In making his argument, however, Kesler is silent about the evidence that Trump intentionally refused to stop the riot after it began. For over three hours, people begged him to say something to stop it, and he refused, even while watching the television coverage of the violence. During this time, Chris Christie said publicly: "The president caused this protest to occur. He's the only one who can make it stop."
TRUMP'S POLICIES
Many of Trump's supporters have objected that his bad character does not matter as long as his policies are good. But a president who lacks moral and intellectual virtues like self-discipline, honesty, prudence, and wisdom is unlikely to intelligently formulate and promote good policies. Voegeli suggests this when he notes the chaotic disorder in Trump's policy reasoning. Kesler says "the Trump agenda was never well prepared and thought through" (34). Isn't that because of his bad character?
So what are Trump's policies? Anton suggests: "secure borders, fair trade, a modest foreign policy" (26). Kesler suggests: "economic protectionism, 'internal improvements' or infrastructure spending, immigration reduced and tied to assimilation, a modest foreign policy mindful of the national interest, low taxes, judges willing to enforce the constitutional limits of legislative power, and a patriotic civic culture" (34). Kesler rightly points out that this largely coincides with the old-fashioned Republic Party policies that prevailed from Lincoln to Coolidge.
If these are good policies, they need intelligent and prudent proponents to defend and implement them. There is no reason to believe that a person like Trump has the character traits to do that. That he could not even find a way to Build the Wall is a clear illustration of this.

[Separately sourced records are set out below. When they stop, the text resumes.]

[src/rtl/core/cpux_pkg.sv]
// Shared types, codes and register-file helpers for the execute block.
// No dependencies.
`default_nettype none

package cpux_pkg;

  localparam int MEM_ADDR_BITS_DEF = 16;

  typedef logic [15:0] word_t;
  typedef logic [7:0][15:0] gpr_t;
  typedef logic [3:0][15:0] seg_t;

  typedef enum logic [3:0] {
    CMD_MOV_RM      = 4'd0,
    CMD_ADD_RM      = 4'd1,
    CMD_SUB_RM      = 4'd2,
    CMD_CMP_RM      = 4'd3,
    CMD_MOV_IMM_REG = 4'd4,
    CMD_ADD_IMM_ACC = 4'd5,
    CMD_SUB_IMM_ACC = 4'd6,
    CMD_CMP_IMM_ACC = 4'd7,
    CMD_MOV_IMM_RM  = 4'd8,
    CMD_ADD_IMM_RM  = 4'd9,
    CMD_SUB_IMM_RM  = 4'd10,
    CMD_CMP_IMM_RM  = 4'd11,
    CMD_SEG_MOV     = 4'd12,
    CMD_JNE         = 4'd13
  } cmd_t;

  typedef enum logic [1:0] {
    OP_MOV = 2'd0,
    OP_ADD = 2'd1,
    OP_SUB = 2'd2,
    OP_CMP = 2'd3
  } alu_op_t;

  localparam logic [1:0] MODE_REG = 2'd3;
  localparam logic [2:0] REG_AX = 3'd0;
  localparam logic [2:0] REG_BX = 3'd3;
  localparam logic [2:0] REG_BP = 3'd5;
  localparam logic [2:0] REG_SI = 3'd6;
  localparam logic [2:0] REG_DI = 3'd7;

  // One decoded instruction as captured from the input channel.
  typedef struct packed {
    logic [3:0]  command;
    logic        to_register;
    logic        wide;
    logic [1:0]  mode;
    logic        direct_address;
    logic [2:0]  reg_index;
    logic [2:0]  rm_index;
    logic [1:0]  seg_index;
    logic [15:0] displacement;
    logic [15:0] immediate;
  } item_t;

  // Architectural update computed by the execute unit.
  typedef struct packed {
    gpr_t  gpr;
    seg_t  seg;
    logic  zf;
    logic  sf;
    word_t ip;
    word_t value;
    logic  mem_we;
    logic  taken;
  } exec_t;

  // Byte form maps 0..3 to low halves and 4..7 to high halves of 0..3.
  function automatic word_t reg_read(gpr_t g, logic [2:0] idx, logic wide);
    word_t v;
    if (wide) v = g[idx];
    else if (!idx[2]) v = {8'h00, g[idx][7:0]};
    else v = {8'h00, g[{1'b0, idx[1:0]}][15:8]};
    return v;
  endfunction

  function automatic gpr_t reg_write(gpr_t g, logic [2:0] idx, logic wide, word_t v);
    gpr_t r;
    r = g;
    if (wide) r[idx] = v;
    else if (!idx[2]) r[idx][7:0] = v[7:0];
    else r[{1'b0, idx[1:0]}][15:8] = v[7:0];
    return r;
  endfunction

endpackage

`default_nettype wire

[src/rtl/core/cpux_alu.sv]
// Execute unit: computes the architectural update for one instruction.
// Depends on cpux_pkg.
`default_nettype none

module cpux_alu (
  input  cpux_pkg::item_t item,
  input  cpux_pkg::gpr_t  gpr,
  input  cpux_pkg::seg_t  seg,
  input  logic            zf,
  input  logic            sf,
  input  cpux_pkg::word_t ip,
  input  cpux_pkg::word_t mem_word,
  output cpux_pkg::exec_t res
);
  import cpux_pkg::*;

  logic       rm_mem;
  logic       act;
  logic       dst_rm;
  logic [2:0] dst_idx;
  alu_op_t    op;
  word_t      mem_v, rm_v, reg_v, imm_v, mask, sbit, a, b, r;

  always_comb begin
    rm_mem  = item.direct_address || (item.mode != MODE_REG);
    mem_v   = item.wide ? mem_word : {8'h00, mem_word[7:0]};
    rm_v    = rm_mem ? mem_v : reg_read(gpr, item.rm_index, item.wide);
    reg_v   = reg_read(gpr, item.reg_index, item.wide);
    imm_v   = item.wide ? item.immediate : {8'h00, item.immediate[7:0]};
    mask    = item.wide ? 16'hffff : 16'h00ff;
    sbit    = item.wide ? 16'h8000 : 16'h0080;
    act     = 1'b0;
    dst_rm  = 1'b0;
    dst_idx = item.reg_index;
    op      = OP_MOV;
    a       = '0;
    b       = '0;
    r       = '0;
    res.gpr    = gpr;
    res.seg    = seg;
    res.zf     = zf;
    res.sf     = sf;
    res.ip     = ip;
    res.value  = '0;
    res.mem_we = 1'b0;
    res.taken  = 1'b0;

    // Select operands and destination by command.
    case (cmd_t'(item.command))
      CMD_MOV_RM, CMD_ADD_RM, CMD_SUB_RM, CMD_CMP_RM: begin
        act = 1'b1;
        op  = alu_op_t'(item.command[1:0]);
        if (item.to_register) begin
          a = reg_v;
          b = rm_v;
        end else begin
          dst_rm = 1'b1;
          a = rm_v;
          b = reg_v;
        end
      end
      CMD_MOV_IMM_REG: begin
        act = 1'b1;
        b   = imm_v;
      end
      CMD_ADD_IMM_ACC, CMD_SUB_IMM_ACC, CMD_CMP_IMM_ACC: begin
        act     = 1'b1;
        op      = alu_op_t'(item.command[1:0]);
        dst_idx = REG_AX;
        a       = reg_read(gpr, REG_AX, item.wide);
        b       = imm_v;
      end
      CMD_MOV_IMM_RM: begin
        act    = 1'b1;
        dst_rm = 1'b1;
        b      = imm_v;
      end
      CMD_ADD_IMM_RM, CMD_SUB_IMM_RM, CMD_CMP_IMM_RM: begin
        act    = 1'b1;
        op     = alu_op_t'(item.command[1:0]);
        dst_rm = 1'b1;
        a      = rm_v;
        b      = imm_v;
      end
      CMD_SEG_MOV: begin
        if (!rm_mem) begin
          if (item.to_register) begin
            res.seg[item.seg_index] = gpr[item.rm_index];
            res.value = gpr[item.rm_index];
          end else begin
            res.gpr[item.rm_index] = seg[item.seg_index];
            res.value = seg[item.seg_index];
          end
        end
      end
      CMD_JNE: begin
        if (!zf) begin
          res.ip    = ip + {{8{item.immediate[7]}}, item.immediate[7:0]};
          res.taken = 1'b1;
        end
      end
      default: ;
    endcase

    // Arithmetic, flags and write-back for the move and arithmetic forms.
    if (act) begin
      if (op == OP_MOV) r = b;
      else if (op == OP_ADD) r = (a + b) & mask;
      else r = (a - b) & mask;
      res.value = r;
      if (op != OP_MOV) begin
        res.zf = (r == 16'h0000);
        res.sf = |(r & sbit);
      end
      if (op != OP_CMP) begin
        if (dst_rm && rm_mem) begin
          res.mem_we = 1'b1;
        end else begin
          res.gpr = reg_write(gpr, dst_rm ? item.rm_index : dst_idx, item.wide, r);
        end
      end
    end
  end

endmodule

`default_nettype wire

THE LIBERTARIAN ALTERNATIVE
All of this points to the alternative in 2016 that was ignored by both the pro-Trump Republicans (like the Claremont Institute) and the anti-Trump Republicans (like Bill Kristol et al.). They could have supported the Johnson/Weld ticket of the Libertarian Party. Certainly, many voters thought they were being presented with a bad choice between two bad candidates. In retrospect, the failure of the Republican Party leaders to support a libertarian alternative to Trump now seems like a big mistake.
Yes, take a victory lap.
ReplyDeleteHowever, I think Chris Christie is wrong, or at least misleading, when he said, "The president caused this protest to occur. He's the only one who can make it stop.". He certainly "caused the protest to occur" but when it turned into a break-in with various acts of destruction, it had turned into a riot. I'm not sure Trump could have stopped that by telling them to stop, any more than Biden's or Obama's or anyone's words could have stopped the riots that resulted from many of the protests last summer.
Perhaps. But the point remains that Trump watched the tv coverage of the rioting for over two hours without saying or doing anything to stop it. He could have ordered the secret service to drive him to Capitol Hill, where he could have ordered the crowd to withdraw. Just as he cleared Lafayette Square for his photo op with the Bible, he could have cleared the way to the Capitol Building. After all, he had originally told the crowd on the Ellipse that he would march with them.
ReplyDeleteHow did those guys go from Lincoln to Trump in the first place? Is there anything more to it than disdain for the Administrative State?